Eve Risser è la grande sorpresa dell’anno per il jazz europeo. Mi aspetto un concerto in piano solo memorabile. Ho poi una grande ammirazione per il percorso artistico di Marco Colonna, un vero musicista da esportazione. Infine, se proprio mi dai una terza cartuccia, sono molto curioso di riabbracciare Dave Burrell, che sarà per la terza volta a Novara, ma in questa occasione con un progetto orchestrale inedito e in prima mondiale.
Come si è evoluto, negli anni, questo evento?
NovaraJazz è un gomitolo di passioni che si è allargato negli anni aggiungendo progressivamente altri elementi, i quali sono entrati in sinergia e lo hanno rafforzato. Penso ai concerti nei luoghi più affascinanti di Novara e provincia, come la cupola di San Gaudenzio, opera incredibile di Alessandro Antonelli o i concerti nel Parco del Ticino. Penso al programma per bambini che si sta consolidando. Penso all’Orchestra di Periferia che sta nascendo. Penso alla collaborazione con le scuole, con gli studenti in stage dei Licei Musicale, Artistico e Alberghiero. Penso a tutti quei commercianti generosi che ogni anno partecipano al concorso Vetrina in Jazz e trasformano per un mese il centro storico di Novara in un luogo di creatività diffusa, che ha colpito moltissimi spettatori e artisti venuti in città da tutto il mondo.
Qual è la più grande gratificazione umana e professionale che vivi ogni volta che promuovi questa manifestazione?

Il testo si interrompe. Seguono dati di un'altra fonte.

**src/rtl/mem_pkg.sv**
```systemverilog
// mem_pkg: memory-op encodings, FSM states and the alignment/strobe/lane helpers
// shared by the load/store engine and the exception unit.
package mem_pkg;

    typedef enum logic [2:0] {
        MEM_LB  = 3'd0,
        MEM_LBU = 3'd1,
        MEM_LH  = 3'd2,
        MEM_LHU = 3'd3,
        MEM_LW  = 3'd4,
        MEM_SB  = 3'd5,
        MEM_SH  = 3'd6,
        MEM_SW  = 3'd7
    } mem_op_e;

    typedef enum logic [1:0] {
        IDLE = 2'd0,
        ADDR = 2'd1,
        DATA = 2'd2,
        DONE = 2'd3
    } state_e;

    function automatic logic is_store(mem_op_e op);
        return op inside {MEM_SB, MEM_SH, MEM_SW};
    endfunction

    function automatic logic misaligned(mem_op_e op, logic [1:0] lo);
        return ((op inside {MEM_LH, MEM_LHU, MEM_SH}) && lo[0]) ||
               ((op inside {MEM_LW, MEM_SW}) && (lo != 2'b00));
    endfunction

    function automatic logic [3:0] strobe(mem_op_e op, logic [1:0] lo);
        return op == MEM_SB ? 4'b0001 << lo :
               op == MEM_SH ? (lo[1] ? 4'b1100 : 4'b0011) :
               op == MEM_SW ? 4'b1111 : 4'b0000;
    endfunction

    // Replicate the store byte/half across every lane so the strobes alone pick the target.
    function automatic logic [31:0] lane_data(mem_op_e op, logic [31:0] w);
        return op == MEM_SB ? {4{w[7:0]}} :
               op == MEM_SH ? {2{w[15:0]}} : w;
    endfunction

endpackage

```
**src/rtl/load_ext.sv**
```systemverilog
// load_ext: selects the addressed byte/half of a raw bus word and sign- or
// zero-extends it according to the load op.
module load_ext
    import mem_pkg::*;
(
    input  logic [31:0] word_i,
    input  logic [1:0]  lo_i,
    input  logic [2:0]  op_i,
    output logic [31:0] result_o
);

    logic [7:0]  b;
    logic [15:0] h;

    assign b = word_i[8*lo_i +: 8];
    assign h = lo_i[1] ? word_i[31:16] : word_i[15:0];

    assign result_o = op_i == MEM_LB  ? {{24{b[7]}}, b}  :
                      op_i == MEM_LBU ? {24'b0, b}       :
                      op_i == MEM_LH  ? {{16{h[15]}}, h} :
                      op_i == MEM_LHU ? {16'b0, h}       : word_i;

endmodule

```
**src/rtl/mem_access_unit.sv**
```systemverilog
// mem_access_unit: M-stage load/store engine driving an SRAM-like request/ack bus,
// with misalignment exceptions, flush handling and a bus watchdog.
module mem_access_unit
    import mem_pkg::*;
#(
    parameter int TIMEOUT_CYC = 255
) (
    input  logic        clk,
    input  logic        rst,
    input  logic        req_valid,
    input  logic [2:0]  mem_op,
    input  logic [31:0] addr,
    input  logic [31:0] wdata,
    input  logic        flush,
    output logic        stall_req,
    output logic [31:0] rdata,
    output logic        adel,
    output logic        ades,
    output logic [31:0] bad_vaddr,
    output logic        bus_err,
    output logic        data_req,
    output logic        data_wr,
    output logic [3:0]  data_wstrb,
    output logic [31:0] data_addr,
    output logic [31:0] data_wdata,
    input  logic        data_addr_ok,
    input  logic        data_data_ok,
    input  logic [31:0] data_rdata
);

    localparam int WDW = $clog2(TIMEOUT_CYC + 1);

    state_e         state_q, state_d, fin_state;
    mem_op_e        op, op_q, op_d;
    logic [WDW-1:0] wdog_q, wdog_d;
    logic           killed_q, killed_d;
    logic [31:0]    rdata_q, rdata_d, fin_rdata, ext;
    logic           bus_err_q, bus_err_d;
    logic           data_req_q, data_req_d;
    logic           data_wr_q, data_wr_d;
    logic [3:0]     wstrb_q, wstrb_d;
    logic [31:0]    daddr_q, daddr_d;
    logic [31:0]    dwdata_q, dwdata_d;
    logic [1:0]     lo_q, lo_d;
    logic           store, live, mis, start, kill, wdog_hit;

    assign op        = mem_op_e'(mem_op);
    assign store     = is_store(op);
    assign live      = req_valid & ~flush;
    assign mis       = misaligned(op, addr[1:0]);
    assign adel      = live & mis & ~store;
    assign ades      = live & mis & store;
    assign bad_vaddr = addr;
    assign start     = (state_q == IDLE) & live & ~mis;
    assign stall_req = start | (state_q == ADDR) | (state_q == DATA);
    assign kill      = killed_q | flush;
    assign wdog_hit  = wdog_q == WDW'(TIMEOUT_CYC - 1);

    load_ext u_load_ext (
        .word_i  (data_rdata),
        .lo_i    (lo_q),
        .op_i    (op_q),
        .result_o(ext)
    );

    // A killed transaction drains on the bus but never reaches DONE or touches rdata.
    assign fin_state = kill ? IDLE : DONE;
    assign fin_rdata = (kill | data_wr_q) ? rdata_q : ext;

    always_comb begin
        state_d    = state_q;
        wdog_d     = wdog_q;
        killed_d   = killed_q;
        rdata_d    = rdata_q;
        bus_err_d  = 1'b0;
        data_req_d = 1'b0;
        data_wr_d  = data_wr_q;
        wstrb_d    = wstrb_q;
        daddr_d    = daddr_q;
        dwdata_d   = dwdata_q;
        op_d       = op_q;
        lo_d       = lo_q;
        case (state_q)
            IDLE: begin
                killed_d = 1'b0;
                if (start) begin
                    state_d    = ADDR;
                    data_req_d = 1'b1;
                    data_wr_d  = store;
                    wstrb_d    = strobe(op, addr[1:0]);
                    daddr_d    = {addr[31:2], 2'b00};
                    dwdata_d   = lane_data(op, wdata);
                    op_d       = op;
                    lo_d       = addr[1:0];
                end
            end
            ADDR: begin
                wdog_d = wdog_q + 1'b1;
                if (data_addr_ok && data_data_ok) begin
                    state_d = fin_state;
                    rdata_d = fin_rdata;
                end else if (data_addr_ok) begin
                    state_d  = DATA;
                    killed_d = flush;
                end else if (flush) begin
                    state_d = IDLE;
                end else if (wdog_hit) begin
                    state_d   = IDLE;
                    bus_err_d = 1'b1;
                    rdata_d   = '0;
                end else begin
                    data_req_d = 1'b1;
                end
            end
            DATA: begin
                wdog_d = wdog_q + 1'b1;
                if (data_data_ok) begin
                    state_d = fin_state;
                    rdata_d = fin_rdata;
                end else if (wdog_hit) begin
                    state_d   = IDLE;
                    bus_err_d = 1'b1;
                    rdata_d   = '0;
                end else begin
                    killed_d = kill;
                end
            end
            default: state_d = IDLE;
        endcase
        if (state_d == IDLE) wdog_d = '0;
    end

    always_ff @(posedge clk) begin
        if (!rst) begin
            state_q    <= IDLE;
            wdog_q     <= '0;
            killed_q   <= 1'b0;
            rdata_q    <= '0;
            bus_err_q  <= 1'b0;
            data_req_q <= 1'b0;
            data_wr_q  <= 1'b0;
            wstrb_q    <= '0;
            daddr_q    <= '0;
            dwdata_q   <= '0;
            op_q       <= MEM_LB;
            lo_q       <= '0;
        end else begin
            state_q    <= state_d;
            wdog_q     <= wdog_d;
            killed_q   <= killed_d;
            rdata_q    <= rdata_d;
            bus_err_q  <= bus_err_d;
            data_req_q <= data_req_d;
            data_wr_q  <= data_wr_d;
            wstrb_q    <= wstrb_d;
            daddr_q    <= daddr_d;
            dwdata_q   <= dwdata_d;
            op_q       <= op_d;
            lo_q       <= lo_d;
        end
    end

    assign rdata      = rdata_q;
    assign bus_err    = bus_err_q;
    assign data_req   = data_req_q;
    assign data_wr    = data_wr_q;
    assign data_wstrb = wstrb_q;
    assign data_addr  = daddr_q;
    assign data_wdata = dwdata_q;

endmodule

```
**config.mk**
```make
export PLATFORM = sky130hd
export DESIGN_NAME = mem_access_unit
export DESIGN_NICKNAME = d
export VERILOG_FILES = /design/src/rtl/mem_pkg.sv /design/src/rtl/load_ext.sv /design/src/rtl/mem_access_unit.sv
export SDC_FILE = /design/constraint.sdc
export NUM_CORES = 1
export LEC_CHECK = 0
export BUFFER_PORTS_ARGS = -buffer_cell sky130_fd_sc_hd__buf_2
export CORE_MARGIN = 2
export CORE_UTILIZATION = 52
export CTS_CLUSTER_DIAMETER = 200
export DETAILED_ROUTE_END_ITERATION = 16
export PLACE_DENSITY = 0.84
export SLEW_MARGIN = 10
export SYNTH_ARGS = -nofsm -noshare
export SYNTH_HDL_FRONTEND = slang
export SYNTH_SLANG_ARGS = --single-unit
```
**constraint.sdc**
```tcl
create_clock -name clk -period 6.33 [get_ports clk]
set_input_delay 0.3165 -clock clk [delete_from_list [all_inputs] [get_ports clk]]
set_output_delay 0.3165 -clock clk [all_outputs]
set_load 0.05 [all_outputs]
```
==> results by group <==
Detailed routing
  • Vias per Instance: 5.51
  • DR pass1 iterations: 6
  • ANT nets after route: 0
  • Residual DRC: 0
  • Via count: 5836
  • Routed WL: approximately 16 mm
  • DR WL/cell: roughly 15 microns
  • Drt initial violations: 494

Synth
  • Mapped Avg Cell Area: 7.92 sq um
  • Library cells used by synthesis: 53
  • Cell Area, Synth: 5840 sq um
  • Cells after Synth: between 700 and 800
  • Number of synthesized flops with an enable pin: 0
  • Synth warn: 0
  • Yosys reg bits: roughly 120
  • Top_reg_cell synth: dfxtp_1
  • Area leader, netlist: dfxtp_1
  • Synth top area share: between 40% and 50%
  • Sequential area share after synthesis: 40.1%
  • Synth async-reset ratio: 0%
  • Area contributors post-synth: dfxtp_1 (40%), a21oi_1 (10%), nand2_1 (9.2%), buf_4 (5.1%), o21ai_0 (4.5%)

Power and ir drop
  • Combinational share of power: 19.6%
  • PwrDens: 295 nW/um^2
  • Total leakage power: 3.18 nW
  • P_sw: 0.717 mW
  • P_int: between 1 and 1.5 mW
  • Flop pwr share: a little under two fifths
  • Clock share of power: 43.3%
  • Sw frac: about 33%
  • Max VDD drop: 174 uV

Timing
  • Slew @ Worst Pin: 1.05 ns
  • Fin. max-slew vios: 0
  • FMAX: about 330 MHz
  • Setup_tns: 0 ns
  • Worst rel slew slack: between 20% and 30%
  • Unrepaired setup endpoints after global routing: false
  • Period utilization: between 40% and 50%
  • Min cycle time layout: 3.05 ns
  • Min Hold Slack: approximately 0.044 ns
  • Worst Skew: 0.00977 ns
  • Fin. Hold Viols: 0
  • Setup slack after layout: 3.28 ns
  • Final setup fails: 0

Worst hold path
  • HP Class: input port to flop

Global route
  • Vias in the first global route: 5149
  • Initial antenna violation count: 0
  • Total grt overflow: 0
  • Pin count of the biggest net entering global routing: 90
  • All-layer global routing usage: 25.5%
  • Global-route wire length before repair: between 20 and 25 mm

Clock tree
  • CTS tree: done
  • Setup bufs post-CTS: 0
  • Maximum buffer depth of the clock tree: 2
  • Root Buffer: clkbuf_8
  • CTS Hold Bufs: 0
  • H-Tree Depth: 4
  • Worst-Skew Late Latency: 0.51 ns
  • Number of cells upsized or downsized after cts: 0
  • Clock transition at path regs: 0.07 ns
  • Num CTS Buffers: 17
  • TritonCTS sink count: roughly 120

Layout
  • Finished Cell Area: 7250 sq um
  • Layout cell share with drive strength beyond 1: 32.7%
  • Ant. Diodes: 0
  • P&R area growth vs syn: 24.0%
  • Final net count: about 1000
  • # fillers: 952

Worst setup path
  • Worst Path Required: between 6 and 7 ns
  • CP most frequent cell: inv_1
  • Crit path DAT: 3.41 ns
  • Crit path launch type: flop
  • Delay-heaviest family, CP: compound AO/OA/AOI/OAI gates
  • Max stage delay on crit path: approximately 0.84 ns
  • Worst path bufs/invs: 2
  • CP Cell Sequence: inv_1, ha_1, inv_1, a31oi_1, and2_1, a21boi_4, a21oi_1
  • Critical path class: flop to flop
  • Worst setup EP type: flop
  • Crit Path Max Fanout: 34
  • Crit-path slowest cell: and2_1

Place
  • Post-DP HPWL: ~11 mm
  • Area post-placement: 6680 sq um
  • I/O Buffers: 240
  • GPL Wtd Cong: 0.891
  • Place WS: 3.33 ns

Die
  • Die height: 110 microns
  • Row Count: 38
  • Initial core utilization: 53.7%
  • Die width: 110 microns
  • Die area: approximately 12000 sq um
  • CORE AREA: about 11000 sq um
  • I/O pins: 243

Flow run
  • Max-capacitance violation count: 0

Outcome
  • Status: finished, final reports clean
==> cell type report <==
| cell class | count | area (sq um) | area share (%) |
|---|---|---|---|
| multi-input combinational | 511 | 2870 | 39.6 |
| sequential | 117 | 2340 | 32.3 |
| timing repair buffer | 243 | 1220 | 16.9 |
| clock buffer | 17 | 414 | 5.71 |
| tap | 140 | 175 | 2.42 |
| clock inverter | 15 | 158 | 2.17 |
| inverter | 17 | 63.8 | 0.880 |
==> metrics by stage <==
| stage | std cells | utilization [%] | total power [mW] |
|---|---|---|---|
| floorplan | 739 | - | 1.14 |
| global placement | 1028 | 61.3 | 1.22 |
| detailed placement | 1028 | 61.3 | 1.23 |
| CTS | 1060 | 66.6 | 2.15 |
| global route | 1060 | 66.6 | 2.23 |
| finish | 1060 | 66.6 | 2.14 |
==> worst reg2reg max path: cells and delay by family, from the launching register on <==
family                     cells  cell delay (ns)
buffers and inverters          2             0.20
AOI/OAI and AO/OA              3             1.06
DFF                            1             0.41
adders and majority gates      1             0.40
and+or+nand+nor                1             0.84
==> cells by family (layout without fill, tap and decap cells) <==
kind of cell / after synthesis / count (layout) / share of synthesized area [%]
flip-flops: 117 / 117 / 40.1
XOR/XNOR: 7 / 7 / 1.05
adder cells (fa/ha/maj): 6 / 6 / 1.28
AO/OA/AOI/OAI: 242 / 242 / 25.5
buffers and inverters: 111 / 292 / 10.8
other: 1 / 2 / 0.0642
AND/OR/NAND/NOR: 236 / 236 / 17.9
multiplexers: 18 / 18 / 3.30
==> layout by cell type, fill, tap and decap left out, types with 9 or more instances in the layout <==
cell type / instances
nor2b_1: 11
buf_2: 240
nand3_1: 13
o21ai_0: 52
inv_1: 15
a21oi_1: 118
nor2_1: 28
a211oi_2: 10
nor3_1: 10
mux2i_1: 17
clkbuf_16: 16
o211ai_1: 9
nand2_1: 144
nand2b_1: 14
a211oi_1: 13
dfxtp_1: 117
==> Yosys cell counts, types with 10 or more instances <==
cell,n
a211oi_1,13
a211oi_2,10
a21oi_1,118
buf_2,22
buf_4,40
clkbuf_1,23
dfxtp_1,117
inv_1,16
mux2i_1,17
nand2_1,144
nand2b_1,14
nand3_1,13
nor2_1,28
nor2b_1,11
nor3_1,10
o21ai_0,52
==> worst paths after layout <==
path,startpoint,end,slack (ns),cells past startpoint
worst max-delay path,state_q[1]$_SDFF_PN0_,rdata[10]$_SDFFE_PN0P_,3.28,7
worst min-delay path,addr[31],data_addr[31]$_SDFFE_PN0P_,0.04,3
worst max register to register,state_q[1]$_SDFF_PN0_,rdata[10]$_SDFFE_PN0P_,3.28,7
worst min register to register,data_wdata[31]$_SDFFE_PN0P_,data_wdata[31]$_SDFFE_PN0P_,0.45,2
==> flip-flops by register name (all words and copies together), names as in the netlist <==
| name | flops |
|---|---|
| bus_err | 1 |
| data_addr | 30 |
| data_req | 1 |
| data_wdata | 32 |
| data_wr | 1 |
| data_wstrb | 4 |
| killed_q | 1 |
| lo_q | 2 |
| op_q | 3 |
| rdata | 32 |
| state_q | 2 |
| wdog_q | 8 |
==> power by group through the flow <==
stage / Combinational, mW / Clock [mW] / Sequential (mW)
floorplan: 0.230 / 0 / 0.906
detailed placement: 0.419 / 0 / 0.809
global route: 0.452 / 0.978 / 0.798
CTS: 0.420 / 0.939 / 0.793
global placement: 0.414 / 0 / 0.808
finish: 0.420 / 0.927 / 0.794
==> layer usage <==
metal	track usage, %	vias up	routed length (microns)
met2	42.9	256	7750
li1	-	2874	-
met5	0	-	0
met3	5.70	26	1190
met4	9.76	0	294
met1	31.7	2680	6580
Note: power is estimated with default switching activity, not from simulation.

Vedere l’entusiasmo del team che lavora a NovaraJazz con grande passione perché vede in questo progetto una crescita per tutta la città e perché no, per la propria vita. Parlare con persone che mi fermano per strada per chiederci di continuare, perché «quel concerto è stato memorabile» e «ho preso le ferie per NovaraJazz» e «Novara non sarebbe la stessa senza di voi». Ecco, queste sono le gratificazioni che ci spingono a continuare.
E infine: tre parole per descrivere il vostro festival
Esperienza, immaginazione, partecipazione.